Re: Session invalidation

Posted by Carsten Ziegeler <cz...@apache.org>.
The new session has the same ID (and I'm not trying to imply that this
is good), but it should be a different session object being empty

Regards

Carsten


Rob Walker wrote
> What I'm seeing is that I get the same session with the same ID back, and it never gets invalidated. I think it has something to do with the wrapper not invalidating the delegate.  In our local code I've patched the wrapper to put the delegate.invalidate() call back, and it seems then to be creating a new session for me (or returning null)
> -R
> 
> -----Original Message-----
> From: Carsten Ziegeler [mailto:cziegeler@apache.org] 
> Sent: 22 August 2018 17:33
> To: dev@felix.apache.org; Rob Walker <ro...@ascert.com>
> Subject: Re: Session invalidation
> 
> Hmm, maybe I'm missing something here, so you call getSession().invalidate(). This should invalidate this session and clear all attributes.
> 
> If another request comes in using the same session id, a
> getSession(false) should return null.
> 
> A getSession() should return a new session which is empty.
> 
> So this should follow the servlet API contract.
> 
> Or do you experience different results here?
> 
> Regards
> 
> Carsten
> 
> 
> Rob Walker wrote
>> Well for the short term, I've just copied the source for HttpSessionWrapper into our gradle re-bundling  script, and just added back in the delegate.invalidate() call at the end. So at least for now, we've got a local solution that lets us deal with this.
>>
>> I'm afraid I'm not sure what the proper / general solution is.
>>
>> It would seem to me though that the current code doesn't honour the Servlet contact i.e. getSession().invalidate() does not invalidate the underlying HTTP session.
>>
>> I'm not sure I fully understood the issue with the http whiteboard as it's not a service we use. But it feels like in order to allow that to work, we are actually breaking an underlying fundamental operation of HTTP servlets. That feels kinda wrong to me, since it could break all sorts of usage. In our case, it allows session hijacking by cloning the session ID from the cookie or URL parameter.

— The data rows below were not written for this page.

`src/rtl/pkt_ack_rx.sv`:
```
module pkt_ack_rx #(
  parameter int TAG_W  = 6,
  parameter int BODY_W = 24
) (
  input  logic                 clk,
  input  logic                 rst_n,
  input  logic                 in_valid,
  input  logic [TAG_W+BODY_W+1:0] in_pkt,
  output logic                 out_valid,
  output logic                 out_is_ctrl,
  output logic [TAG_W-1:0]     out_tag,
  output logic [BODY_W-1:0]    out_body,
  output logic                 ack_valid,
  output logic [TAG_W:0]       ack_code,
  output logic                 proto_err,
  output logic                 dup_flag
);
  localparam int HDR_W = TAG_W + 2;
  localparam int PKT_W = HDR_W + BODY_W;

  typedef enum logic [1:0] {K_VOID = 2'b00, K_CTRL = 2'b01, K_DATA = 2'b10, K_BAD = 2'b11} kind_e;

  kind_e               kind_in;
  logic [TAG_W-1:0]    tag_in;
  logic [BODY_W-1:0]   body_in;
  logic                is_data, is_ctrl, is_bad, accept;
  logic                seen_q;
  logic [TAG_W-1:0]    last_tag_q;

  assign kind_in = kind_e'(in_pkt[PKT_W-1 -: 2]);
  assign tag_in  = in_pkt[PKT_W-3 -: TAG_W];
  assign body_in = in_pkt[BODY_W-1:0];
  assign is_data = in_valid && kind_in == K_DATA;
  assign is_ctrl = in_valid && kind_in == K_CTRL;
  assign is_bad  = in_valid && kind_in == K_BAD;
  assign accept  = is_data || is_ctrl;

  always_ff @(posedge clk) begin
    if (!rst_n) begin
      out_valid   <= 1'b0;
      out_is_ctrl <= 1'b0;
      out_tag     <= '0;
      out_body    <= '0;
      ack_valid   <= 1'b0;
      ack_code    <= '0;
      proto_err   <= 1'b0;
      dup_flag    <= 1'b0;
      seen_q      <= 1'b0;
      last_tag_q  <= '0;
    end else begin
      out_valid <= accept;
      ack_valid <= accept;
      proto_err <= is_bad || (is_ctrl && tag_in != '0);
      dup_flag  <= is_data && seen_q && tag_in == last_tag_q;
      if (accept) begin
        out_is_ctrl <= is_ctrl;
        out_tag     <= is_ctrl ? '0 : tag_in;
        out_body    <= body_in;
        ack_code    <= {1'b1, (is_ctrl ? {TAG_W{1'b0}} : tag_in)};
      end
      if (is_data) begin
        seen_q     <= 1'b1;
        last_tag_q <= tag_in;
      end
    end
  end

  a_r4_ack_follows: assert property (@(posedge clk) disable iff (!rst_n)
    (in_valid && (in_pkt[PKT_W-1 -: 2] == 2'b10 || in_pkt[PKT_W-1 -: 2] == 2'b01)) |=> ack_valid);
  a_r4_no_spurious: assert property (@(posedge clk) disable iff (!rst_n)
    ack_valid |-> $past(in_valid));
  a_r5_ack_msb: assert property (@(posedge clk) disable iff (!rst_n)
    ack_valid |-> ack_code[TAG_W]);
  a_r3_ctrl_zero: assert property (@(posedge clk) disable iff (!rst_n)
    (out_valid && out_is_ctrl) |-> (ack_code == {1'b1, {TAG_W{1'b0}}} && out_tag == '0));
  a_r6_void_silent: assert property (@(posedge clk) disable iff (!rst_n)
    (in_valid && in_pkt[PKT_W-1 -: 2] == 2'b00) |=> (!ack_valid && !out_valid && !proto_err && !dup_flag));
  a_r7_bad_dropped: assert property (@(posedge clk) disable iff (!rst_n)
    (in_valid && in_pkt[PKT_W-1 -: 2] == 2'b11) |=> (proto_err && !ack_valid && !out_valid));
  a_r9_dup_acked: assert property (@(posedge clk) disable iff (!rst_n)
    dup_flag |-> (ack_valid && !out_is_ctrl));
endmodule

```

That's a pretty nasty security breach, and one that possibly could hit others who are relying on session invalidate to clear tokens.
>>
>> Anyhow, enough from me, wanted to highlight the issue at least
>>
>> -Rob
>>
>> -----Original Message-----
>> From: Carsten Ziegeler [mailto:cziegeler@apache.org]
>> Sent: 22 August 2018 17:08
>> To: dev@felix.apache.org; Rob Walker <ro...@ascert.com>
>> Subject: Re: Session invalidation
>>
>> This is a problem of the http whiteboard wrt to session handling. For each context managed by the whiteboard you get a separate session. These sessions are managed in the real http session.
>>
>> Now I assume you invalidate one of the per context managed sessions.
>> This does not invalidate the real http session as the http whiteboard implementation does not know whether anything else still wants to use it. Imagine you have another application running which happens to use the same http session - and that app is not managed by the whiteboard.
>>
>> The basic idea is that the real session times out eventually.
>>
>> I'm not sure what a good way of invalidating the http session in this 
>> case is :(
>>
>> Regards
>> Carsten
>>
>> Rob Walker wrote
>>> So one more from me today - I'm a little perplexed on session invalidation.
>>>
>>>  
>>>
>>> In common with general security best practice on HTTP, we invalidate 
>>> the session ID obtained during initial logon and create a new one for 
>>> the auth'd and logged on user. This helps prevent session sniffing 
>>> and spoofing because the initial session ID can become visible and disclosed.
>>>
>>>  
>>>
>>> While updating to newer Felix HTTP Jetty the session ID never seems 
>>> to get invalidated. We always seem to get the same ID back even after 
>>> we try and invalidate
>>>
>>>  
>>>
>>> Digging into the code of HttpSessionWrapper shows that the Jetty 
>>> delegate invalidate never gets called.
>>>
>>>  
>>>
>>> Here's where it gets weird though. It looks like a mod was committed 
>>> by Carsten on 29/3/2018 to explicitly remove the delegate invalidate 
>>> quiet recently
>>>
>>>  
>>>
>>> SHA-1: f86428f2689e62aafe750d1905fff4f5136ab67e
>>>
>>>  
>>>
>>> ** FELIX-5819 : Container session should not be invalidated*
>>>
>>>  
>>>
>>> git-svn-id: https://svn.apache.org/repos/asf/felix/trunk@1827956
>>> 13f79535-47bb-0310-9956-ffa450edef68
>>>
>>>  
>>>
>>>  
>>>
>>> At which point I get thoroughly confused! Clearly there must be 
>>> something I'm missing
>>>
>>>  
>>>
>>> ----
>>>
>>> Rob Walker
>>>
>>>  
>>>
>>> cid:image001.jpg@01D39C2C.9DA64510
>>>
>>>  
>>>
>>> www.ascert.com
>>>
>>> robw@ascert.com
>>>
>>> SA +27 21 300 2028
>>>
>>> UK +44 20 7488 3470 ext 5119
>>>
>>>  
>>>
>> --
>> Carsten Ziegeler
>> Adobe Research Switzerland
>> cziegeler@apache.org
>>
> --
> Carsten Ziegeler
> Adobe Research Switzerland
> cziegeler@apache.org
> 
-- 
Carsten Ziegeler
Adobe Research Switzerland
cziegeler@apache.org

RE: Session invalidation

Posted by Rob Walker <ro...@ascert.com>.
What I'm seeing is that I get the same session with the same ID back, and it never gets invalidated. I think it has something to do with the wrapper not invalidating the delegate.  In our local code I've patched the wrapper to put the delegate.invalidate() call back, and it seems then to be creating a new session for me (or returning null)
-R

-----Original Message-----
From: Carsten Ziegeler [mailto:cziegeler@apache.org] 
Sent: 22 August 2018 17:33
To: dev@felix.apache.org; Rob Walker <ro...@ascert.com>
Subject: Re: Session invalidation

Hmm, maybe I'm missing something here, so you call getSession().invalidate(). This should invalidate this session and clear all attributes.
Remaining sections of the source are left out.